How to Motivate Firefighters to Workout

Jan. 10, 2008
The high rep, timed and paced sets of kettlebell sport exercises, can recreate the exact condition we, as firefighters, need, but with a workable progression.

Eric Liford and I were discussing how to get firefighters motivated to workout. Eric is the American Kettlebell Club's (AKC) editor-in-chief, as well as Head Coach Valery Fedorenko's right hand man. Since joining the AKC as Fire/Rescue Advisor, it's been my mission to expose as many firefighters as possible to not just fitness, but the best tool possible for the type of conditioning they need.

We decided to hold a contest and give away a set of kettlebells and a firefighter fitness seminar. The AKC supplies the bells, I do the workshop. It is a simple, but effective plan.

For more information, go to my Firefighter Fitness Essay Contest webpage.

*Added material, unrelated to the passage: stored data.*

**config.mk**
```make
export PLATFORM = sky130hd
export DESIGN_NAME = iab_ctrl
export DESIGN_NICKNAME = d
export VERILOG_FILES = /design/src/iab_pkg.sv /design/src/iab_ctrl.sv
export SDC_FILE = /design/constraint.sdc
export NUM_CORES = 1
export LEC_CHECK = 0
export BUFFER_PORTS_ARGS = -buffer_cell sky130_fd_sc_hd__clkbuf_2
export CAP_MARGIN = 20
export CORE_UTILIZATION = 48
export CTS_CLUSTER_SIZE = 16
export DETAILED_ROUTE_END_ITERATION = 10
export PLACE_DENSITY = 0.83
export SLEW_MARGIN = 5
export SYNTH_ARGS = -nofsm -noshare
export SYNTH_HDL_FRONTEND = slang
export SYNTH_SLANG_ARGS = --single-unit
```
**constraint.sdc**
```tcl
create_clock -name i_clk -period 2.4 [get_ports i_clk]
set_input_delay 0.48 -clock i_clk [delete_from_list [all_inputs] [get_ports i_clk]]
set_output_delay 0.48 -clock i_clk [all_outputs]
set_load 0.03 [all_outputs]
```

I've been in this business a long time and have learned that, regardless of what general public's perception, the average firefighter is not an Olympic athlete who can barrel through a CPAT. Quite the contrary, these are everyday men and women, given a chance to go above and beyond. But this opportunity comes with a hefty price tag.

Studies show that we continue to lose over 100 firefighters in the line of duty every year. Just about half of those fatalities are from heart attacks. The human heart, especially if unconditioned, can only take so much. As firefighters, we haven't found a safe way to duplicate the effort put forth by the troops working a structural fire, at least not until now.

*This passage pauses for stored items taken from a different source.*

--- src/hdl/ptmc_pkg.sv ---
// Package for the pinyin tone mark converter.
// Holds the tone key table, the style codes and the controller/datapath
// command and status structs. Depends on nothing.
`default_nettype none

package ptmc_pkg;

  localparam int unsigned MAX_KEY_BYTES = 4;
  localparam int unsigned KEY_COUNT     = 35;

  localparam logic [7:0] CHAR_ZERO = 8'h30;
  localparam logic [7:0] CHAR_NINE = 8'h39;

  // Style codes, sampled at the first byte of a string
  localparam logic [1:0] MODE_STRIP  = 2'd0;
  localparam logic [1:0] MODE_KEEP   = 2'd1;
  localparam logic [1:0] MODE_INLINE = 2'd2;
  localparam logic [1:0] MODE_END    = 2'd3;

  typedef logic [MAX_KEY_BYTES-1:0][7:0] win_t;

  // One entry of the key table; klen of zero means no match
  typedef struct packed {
    logic [2:0]       klen;
    logic [3:0][7:0]  key;
    logic [1:0]       plen;
    logic [1:0][7:0]  plain;
    logic [2:0]       tone;
  } key_t;

  // Controller to datapath
  typedef struct packed {
    logic load;        // take the input transaction
    logic decide;      // match at the window head and latch the bytes to send
    logic push_emit;   // send the next latched byte
    logic push_digit;  // send the held digit read from the buffer
    logic finish;      // mark the final byte and clear the string state
  } cmd_t;

  // Datapath to controller
  typedef struct packed {
    logic pass_item;      // the offered byte belongs to a keep-marks string
    logic win_full_next;  // window fills with the offered byte
    logic last_item;      // the offered byte ends the string
    logic draining;       // the string has seen its last byte
    logic win_empty;
    logic emit_done;      // all latched bytes sent
    logic flush_done;     // all held digits sent
    logic push_ok;        // the pending byte can move to the output
    logic end_mode;       // digits are held until the end
  } status_t;

  function automatic key_t mk(input logic [2:0] klen,
                              input logic [7:0] k0, input logic [7:0] k1,
                              input logic [7:0] k2, input logic [7:0] k3,
                              input logic [1:0] plen,
                              input logic [7:0] p0, input logic [7:0] p1,
                              input logic [2:0] tone);
    key_t e;
    e.klen     = klen;
    e.key[0]   = k0;
    e.key[1]   = k1;
    e.key[2]   = k2;
    e.key[3]   = k3;
    e.plen     = plen;
    e.plain[0] = p0;
    e.plain[1] = p1;
    e.tone     = tone;
    return e;
  endfunction

  // Tone-marked letters and what they reduce to
  function automatic key_t key_entry(input int k);
    key_t e;
    case (k)
      0:  e = mk(3'd2, 8'hC4, 8'h81, 8'h00, 8'h00, 2'd1, 8'h61, 8'h00, 3'd1);
      1:  e = mk(3'd2, 8'hC3, 8'hA1, 8'h00, 8'h00, 2'd1, 8'h61, 8'h00, 3'd2);
      2:  e = mk(3'd2, 8'hC7, 8'h8E, 8'h00, 8'h00, 2'd1, 8'h61, 8'h00, 3'd3);
      3:  e = mk(3'd2, 8'hC3, 8'hA0, 8'h00, 8'h00, 2'd1, 8'h61, 8'h00, 3'd4);
      4:  e = mk(3'd2, 8'hC4, 8'h93, 8'h00, 8'h00, 2'd1, 8'h65, 8'h00, 3'd1);
      5:  e = mk(3'd2, 8'hC3, 8'hA9, 8'h00, 8'h00, 2'd1, 8'h65, 8'h00, 3'd2);
      6:  e = mk(3'd2, 8'hC4, 8'h9B, 8'h00, 8'h00, 2'd1, 8'h65, 8'h00, 3'd3);
      7:  e = mk(3'd2, 8'hC3, 8'hA8, 8'h00, 8'h00, 2'd1, 8'h65, 8'h00, 3'd4);
      8:  e = mk(3'd2, 8'hC5, 8'h8D, 8'h00, 8'h00, 2'd1, 8'h6F, 8'h00, 3'd1);
      9:  e = mk(3'd2, 8'hC3, 8'hB3, 8'h00, 8'h00, 2'd1, 8'h6F, 8'h00, 3'd2);
      10: e = mk(3'd2, 8'hC7, 8'h92, 8'h00, 8'h00, 2'd1, 8'h6F, 8'h00, 3'd3);
      11: e = mk(3'd2, 8'hC3, 8'hB2, 8'h00, 8'h00, 2'd1, 8'h6F, 8'h00, 3'd4);
      12: e = mk(3'd2, 8'hC4, 8'hAB, 8'h00, 8'h00, 2'd1, 8'h69, 8'h00, 3'd1);
      13: e = mk(3'd2, 8'hC3, 8'hAD, 8'h00, 8'h00, 2'd1, 8'h69, 8'h00, 3'd2);
      14: e = mk(3'd2, 8'hC7, 8'h90, 8'h00, 8'h00, 2'd1, 8'h69, 8'h00, 3'd3);
      15: e = mk(3'd2, 8'hC3, 8'hAC, 8'h00, 8'h00, 2'd1, 8'h69, 8'h00, 3'd4);
      16: e = mk(3'd2, 8'hC5, 8'hAB, 8'h00, 8'h00, 2'd1, 8'h75, 8'h00, 3'd1);
      17: e = mk(3'd2, 8'hC3, 8'hBA, 8'h00, 8'h00, 2'd1, 8'h75, 8'h00, 3'd2);
      18: e = mk(3'd2, 8'hC7, 8'h94, 8'h00, 8'h00, 2'd1, 8'h75, 8'h00, 3'd3);
      19: e = mk(3'd2, 8'hC3, 8'hB9, 8'h00, 8'h00, 2'd1, 8'h75, 8'h00, 3'd4);
      20: e = mk(3'd2, 8'hC7, 8'h96, 8'h00, 8'h00, 2'd1, 8'h76, 8'h00, 3'd1);
      21: e = mk(3'd2, 8'hC7, 8'h98, 8'h00, 8'h00, 2'd1, 8'h76, 8'h00, 3'd2);
      22: e = mk(3'd2, 8'hC7, 8'h9A, 8'h00, 8'h00, 2'd1, 8'h76, 8'h00, 3'd3);
      23: e = mk(3'd2, 8'hC7, 8'h9C, 8'h00, 8'h00, 2'd1, 8'h76, 8'h00, 3'd4);
      24: e = mk(3'd2, 8'hC3, 8'hBC, 8'h00, 8'h00, 2'd1, 8'h76, 8'h00, 3'd0);
      25: e = mk(3'd2, 8'hC5, 8'h84, 8'h00, 8'h00, 2'd1, 8'h6E, 8'h00, 3'd2);
      26: e = mk(3'd2, 8'hC5, 8'h88, 8'h00, 8'h00, 2'd1, 8'h6E, 8'h00, 3'd3);
      27: e = mk(3'd2, 8'hC7, 8'hB9, 8'h00, 8'h00, 2'd1, 8'h6E, 8'h00, 3'd4);
      28: e = mk(3'd3, 8'h6D, 8'hCC, 8'h84, 8'h00, 2'd1, 8'h6D, 8'h00, 3'd1);
      29: e = mk(3'd3, 8'hE1, 8'hB8, 8'hBF, 8'h00, 2'd1, 8'h6D, 8'h00, 3'd2);
      30: e = mk(3'd3, 8'h6D, 8'hCC, 8'h80, 8'h00, 2'd1, 8'h6D, 8'h00, 3'd4);
      31: e = mk(3'd4, 8'hC3, 8'hAA, 8'hCC, 8'h84, 2'd2, 8'hC3, 8'hAA, 3'd1);
      32: e = mk(3'd3, 8'hE1, 8'hBA, 8'hBF, 8'h00, 2'd2, 8'hC3, 8'hAA, 3'd2);
      33: e = mk(3'd4, 8'hC3, 8'hAA, 8'hCC, 8'h8C, 2'd2, 8'hC3, 8'hAA, 3'd3);
      34: e = mk(3'd3, 8'hE1, 8'hBB, 8'h81, 8'h00, 2'd2, 8'hC3, 8'hAA, 3'd4);
      default: e = '0;
    endcase
    return e;
  endfunction

  // Longest key that fits in the filled part of the window; klen zero if none
  function automatic key_t key_match(input win_t win, input logic [2:0] count);
    key_t best;
    key_t e;
    logic ok;
    best = '0;
    for (int k = 0; k < KEY_COUNT; k++) begin
      e  = key_entry(k);
      ok = (e.klen <= count);
      for (int i = 0; i < MAX_KEY_BYTES; i++) begin
        if ((3'(i) < e.klen) && (win[i] != e.key[i])) begin
          ok = 1'b0;
        end
      end
      if (ok && (e.klen > best.klen)) begin
        best = e;
      end
    end
    return best;
  endfunction

endpackage

`default_nettype wire

--- src/hdl/ptmc_ram.sv ---
// Generic single-write, single-read RAM with registered read data.
// Used for the held digit buffer. No dependencies.
`default_nettype none

module ptmc_ram #(
  parameter int WIDTH  = 4,
  parameter int DEPTH  = 16,
  parameter int ADDR_W = (DEPTH > 1) ? $clog2(DEPTH) : 1
) (
  input  wire logic              clk,
  input  wire logic              we,
  input  wire logic [ADDR_W-1:0] waddr,
  input  wire logic [WIDTH-1:0]  wdata,
  input  wire logic [ADDR_W-1:0] raddr,
  output logic      [WIDTH-1:0]  rdata
);

  logic [WIDTH-1:0] mem [DEPTH];

  always_ff @(posedge clk) begin
    if (we) begin
      mem[waddr] <= wdata;
    end
    rdata <= mem[raddr];
  end

endmodule

`default_nettype wire

--- src/hdl/ptmc_ctrl.sv ---
// Sequencer for the converter: accepts bytes, steps decisions, emits,
// flushes held digits and closes each string. Depends on ptmc_pkg.
`default_nettype none

module ptmc_ctrl (
  input  wire logic              clk,
  input  wire logic              rst,
  input  wire logic              in_valid,
  output logic                   in_stall,
  input  wire ptmc_pkg::status_t sts,
  output ptmc_pkg::cmd_t         cmd
);
  import ptmc_pkg::*;

  typedef enum logic [5:0] {
    S_IDLE   = 6'b000001,
    S_DECIDE = 6'b000010,
    S_EMIT   = 6'b000100,
    S_RD     = 6'b001000,
    S_DIGIT  = 6'b010000,
    S_FINAL  = 6'b100000
  } state_t;

  state_t state;
  state_t state_next;
  logic   accept;

  assign in_stall = (state != S_IDLE);
  assign accept   = in_valid && (state == S_IDLE);

  // Next state and commands
  always_comb begin
    state_next     = state;
    cmd            = '0;
    cmd.load       = accept;
    case (state)
      S_IDLE: begin
        if (accept) begin
          if (sts.pass_item) begin
            state_next = S_EMIT;
          end else if (sts.last_item || sts.win_full_next) begin
            state_next = S_DECIDE;
          end
        end
      end
      S_DECIDE: begin
        cmd.decide = 1'b1;
        state_next = S_EMIT;
      end
      S_EMIT: begin
        if (sts.emit_done) begin
          if (!sts.draining) begin
            state_next = S_IDLE;
          end else if (!sts.win_empty) begin
            state_next = S_DECIDE;
          end else if (sts.end_mode) begin
            state_next = S_RD;
          end else begin
            state_next = S_FINAL;
          end
        end else if (sts.push_ok) begin
          cmd.push_emit = 1'b1;
        end
      end
      S_RD: begin
        // buffer read is issued here, data is there next cycle
        state_next = sts.flush_done ? S_FINAL : S_DIGIT;
      end
      S_DIGIT: begin
        if (sts.push_ok) begin
          cmd.push_digit = 1'b1;
          state_next     = S_RD;
        end
      end
      S_FINAL: begin
        if (sts.push_ok) begin
          cmd.finish = 1'b1;
          state_next = S_IDLE;
        end
      end
      default: begin
        state_next = S_IDLE;
      end
    endcase
  end

  always_ff @(posedge clk) begin
    if (rst) begin
      state <= S_IDLE;
    end else begin
      state <= state_next;
    end
  end

endmodule

`default_nettype wire

--- src/hdl/ptmc_dpath.sv ---
// Datapath of the converter: lookahead window, key match, emit list,
// pending byte, output register and held digit buffer.
// Depends on ptmc_pkg and ptmc_ram.
`default_nettype none

module ptmc_dpath #(
  parameter int DIGIT_DEPTH = 16
) (
  input  wire logic              clk,
  input  wire logic              rst,
  input  wire logic [7:0]        in_byte,
  input  wire logic [1:0]        mode,
  input  wire logic              in_last,
  input  wire ptmc_pkg::cmd_t    cmd,
  output ptmc_pkg::status_t      sts,
  output logic                   out_valid,
  input  wire logic              out_stall,
  output logic [7:0]             out_byte,
  output logic                   out_last,
  output logic                   digit_overflow
);
  import ptmc_pkg::*;

  localparam int AW = (DIGIT_DEPTH > 1) ? $clog2(DIGIT_DEPTH) : 1;
  localparam int CW = $clog2(DIGIT_DEPTH + 1);

  // String state
  win_t        win;
  logic [2:0]  win_count;
  logic [1:0]  active_mode;
  logic        in_string;
  logic        draining;
  logic [CW-1:0] held_count;
  logic [CW-1:0] flush_idx;
  logic        overflow_seen;

  // Latched decision
  logic [2:0][7:0] em_byte;
  logic [1:0]      em_cnt;
  logic [1:0]      em_idx;

  // Pending byte, held back so the final one can be marked
  logic [7:0] pend_byte;
  logic       pend_valid;

  logic [1:0] eff_mode;
  logic       push_ok;
  logic       push_any;
  logic [7:0] push_byte;
  logic       out_load;
  logic [3:0] ram_rdata;

  // Decision at the window head
  key_t            hit;
  logic            hit_any;
  logic [7:0]      tone_char;
  logic [2:0][7:0] dec_byte;
  logic [1:0]      dec_cnt;
  logic [2:0]      dec_used;
  logic            dec_hold;
  logic [3:0]      dec_digit;
  win_t            win_shift;
  logic [2:0]      shift_src;

  assign eff_mode  = in_string ? active_mode : mode;
  assign hit       = key_match(win, win_count);
  assign hit_any   = (hit.klen != 3'd0);
  assign tone_char = CHAR_ZERO + 8'(hit.tone);

  always_comb begin
    dec_byte  = '0;
    dec_cnt   = '0;
    dec_used  = 3'd1;
    dec_hold  = 1'b0;
    dec_digit = '0;
    if (hit_any) begin
      dec_byte[0] = hit.plain[0];
      dec_byte[1] = (hit.plen == 2'd2) ? hit.plain[1] : tone_char;
      dec_byte[2] = tone_char;
      dec_cnt     = hit.plen;
      dec_used    = hit.klen;
      if (hit.tone != 3'd0) begin
        if (active_mode == MODE_END) begin
          dec_hold  = 1'b1;
          dec_digit = {1'b0, hit.tone};
        end else if (active_mode == MODE_INLINE) begin
          dec_cnt = hit.plen + 2'd1;
        end
      end
    end else if ((active_mode == MODE_END) && (win[0] >= CHAR_ZERO) &&
                 (win[0] <= CHAR_NINE)) begin
      dec_hold  = 1'b1;
      dec_digit = win[0][3:0];
    end else begin
      dec_byte[0] = win[0];
      dec_cnt     = 2'd1;
    end
  end

  // Window after dropping the consumed bytes
  always_comb begin
    for (int i = 0; i < MAX_KEY_BYTES; i++) begin
      shift_src    = 3'(i) + dec_used;
      win_shift[i] = (shift_src < 3'(MAX_KEY_BYTES)) ? win[shift_src[1:0]] : 8'h00;
    end
  end

  // Status toward the controller
  assign push_ok  = !pend_valid || !out_valid || !out_stall;
  assign push_any = cmd.push_emit || cmd.push_digit;
  assign push_byte = cmd.push_emit ? em_byte[em_idx] : (CHAR_ZERO + 8'(ram_rdata));
  assign out_load = (push_any || cmd.finish) && pend_valid;

  always_comb begin
    sts               = '0;
    sts.pass_item     = (eff_mode == MODE_KEEP);
    sts.win_full_next = (win_count == 3'(MAX_KEY_BYTES - 1));
    sts.last_item     = in_last;
    sts.draining      = draining;
    sts.win_empty     = (win_count == 3'd0);
    sts.emit_done     = (em_idx == em_cnt);
    sts.flush_done    = (flush_idx == held_count);
    sts.push_ok       = push_ok;
    sts.end_mode      = (active_mode == MODE_END);
  end

  // String control state
  always_ff @(posedge clk) begin
    if (rst) begin
      win_count     <= '0;
      active_mode   <= MODE_STRIP;
      in_string     <= 1'b0;
      draining      <= 1'b0;
      held_count    <= '0;
      flush_idx     <= '0;
      overflow_seen <= 1'b0;
      em_cnt        <= '0;
      em_idx        <= '0;
    end else if (cmd.finish) begin
      win_count     <= '0;
      in_string     <= 1'b0;
      draining      <= 1'b0;
      held_count    <= '0;
      flush_idx     <= '0;
      overflow_seen <= 1'b0;
    end else begin
      if (cmd.load) begin
        active_mode <= eff_mode;
        in_string   <= 1'b1;
        draining    <= in_last;
        if (eff_mode == MODE_KEEP) begin
          em_cnt <= 2'd1;
          em_idx <= 2'd0;
        end else begin
          win_count <= win_count + 3'd1;
        end
      end
      if (cmd.decide) begin
        win_count <= win_count - dec_used;
        em_cnt    <= dec_cnt;
        em_idx    <= 2'd0;
        if (dec_hold) begin
          if (held_count < CW'(DIGIT_DEPTH)) begin
            held_count <= held_count + CW'(1);
          end else begin
            overflow_seen <= 1'b1;
          end
        end
      end
      if (cmd.push_emit) begin
        em_idx <= em_idx + 2'd1;
      end
      if (cmd.push_digit) begin
        flush_idx <= flush_idx + CW'(1);
      end
    end
  end

  // Window bytes and emit list payload
  always_ff @(posedge clk) begin
    if (cmd.load) begin
      if (eff_mode == MODE_KEEP) begin
        em_byte[0] <= in_byte;
      end else begin
        win[win_count[1:0]] <= in_byte;
      end
    end
    if (cmd.decide) begin
      win     <= win_shift;
      em_byte <= dec_byte;
    end
  end

  // Pending byte and output register
  always_ff @(posedge clk) begin
    if (rst) begin
      pend_valid <= 1'b0;
      out_valid  <= 1'b0;
    end else begin
      if (push_any) begin
        pend_valid <= 1'b1;
      end else if (cmd.finish) begin
        pend_valid <= 1'b0;
      end
      if (out_load) begin
        out_valid <= 1'b1;
      end else if (!out_stall) begin
        out_valid <= 1'b0;
      end
    end
  end

  always_ff @(posedge clk) begin
    if (push_any) begin
      pend_byte <= push_byte;
    end
    if (out_load) begin
      out_byte       <= pend_byte;
      out_last       <= cmd.finish;
      digit_overflow <= cmd.finish && overflow_seen;
    end
  end

  // Held digit buffer
  ptmc_ram #(
    .WIDTH (4),
    .DEPTH (DIGIT_DEPTH)
  ) u_digits (
    .clk   (clk),
    .we    (cmd.decide && dec_hold && (held_count < CW'(DIGIT_DEPTH))),
    .waddr (held_count[AW-1:0]),
    .wdata (dec_digit),
    .raddr (flush_idx[AW-1:0]),
    .rdata (ram_rdata)
  );

`ifndef NO_ASSERTIONS
  // A byte is never moved onto an output that is still occupied
  a_push_safe: assert property (@(posedge clk) disable iff (rst)
    (cmd.push_emit || cmd.push_digit || cmd.finish) |-> push_ok)
    else $error("push while output register busy");

  a_held_bound: assert property (@(posedge clk) disable iff (rst)
    held_count <= CW'(DIGIT_DEPTH))
    else $error("held digit count beyond buffer depth");

  a_win_bound: assert property (@(posedge clk) disable iff (rst)
    win_count <= 3'(MAX_KEY_BYTES))
    else $error("window count beyond key length");

  // Closing a string leaves nothing behind
  a_finish_clear: assert property (@(posedge clk) disable iff (rst)
    cmd.finish |=> (win_count == 3'd0 && !in_string && !pend_valid &&
                    held_count == '0))
    else $error("string state not cleared at finish");
`endif

endmodule

`default_nettype wire

--- src/hdl/pinyin_tone_mark_converter_core.sv ---
// Top level of the pinyin tone mark converter: controller plus datapath.
// Depends on ptmc_pkg, ptmc_ctrl, ptmc_dpath (and ptmc_ram below it).
//
//   channel  direction  handshake            payload
//   input    in         in_valid / in_stall  in_byte, mode, in_last
//   output   out        out_valid / out_stall out_byte, out_last, digit_overflow
//
// A byte that only fills the lookahead window needs no further step. A byte that
// triggers a decision goes through a decide step and then emit steps for the
// bytes it produces (a keep-marks byte skips the decide step); at the end of a
// string the window drains one decision at a time; in digits-at-end strings the
// held digits then go out, each as a buffer read and then a send, followed by a
// buffer check, and every string ends with a closing step.
// Each output byte is held one step in a pending register so the final one
// can carry out_last; output stalls hold the sequencer, input is stalled
// whenever a transaction is in work. Synchronous reset clears all control.
`default_nettype none

module pinyin_tone_mark_converter_core #(
  parameter int DIGIT_DEPTH = 16
) (
  input  wire logic       clk,
  input  wire logic       rst,
  input  wire logic       in_valid,
  output logic            in_stall,
  input  wire logic [7:0] in_byte,
  input  wire logic [1:0] mode,
  input  wire logic       in_last,
  output logic            out_valid,
  input  wire logic       out_stall,
  output logic [7:0]      out_byte,
  output logic            out_last,
  output logic            digit_overflow
);
  import ptmc_pkg::*;

  cmd_t    cmd;
  status_t sts;

  ptmc_ctrl u_ctrl (
    .clk      (clk),
    .rst      (rst),
    .in_valid (in_valid),
    .in_stall (in_stall),
    .sts      (sts),
    .cmd      (cmd)
  );

  ptmc_dpath #(
    .DIGIT_DEPTH (DIGIT_DEPTH)
  ) u_dpath (
    .clk            (clk),
    .rst            (rst),
    .in_byte        (in_byte),
    .mode           (mode),
    .in_last        (in_last),
    .cmd            (cmd),
    .sts            (sts),
    .out_valid      (out_valid),
    .out_stall      (out_stall),
    .out_byte       (out_byte),
    .out_last       (out_last),
    .digit_overflow (digit_overflow)
  );

endmodule

`default_nettype wire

The high rep, timed and paced sets of kettlebell sport exercises, can recreate the exact condition we, as firefighters, need, but with a workable progression. Both regular weight lifting and cardio fall short for completely different reasons. Let's take a look at both:

Weight Lifting - Do a set, put the weight down and rest. How is that anything like a fire suppression effort where there's zero rest until the work is done? This might be the best way to hypertrophate or bloat muscles. Unfortunately, in this country we've been force fed this bodybuilding poison for over 50 years. High rep kettlebell work will make you exceptionally strong, as well as building crazy endurance and lean muscle. After jerking 24 kilograms (53 pounds) 100 times, pressing 100 pounds just five or 10 times seems like no big deal. Cardio - Sneakers, shorts, and a t-shirt weigh about two pounds. Full firefighter gear can weigh up to 75 pounds, more than a really heavy suitcase. Unless you get under the load, you're not training for the same event, and will fall miserably short. Cardio is a great assistance exercise to be used with kettlebells, as a supplement to heart and lung function, but the firefighter-specific work must be done under load, because that's the job.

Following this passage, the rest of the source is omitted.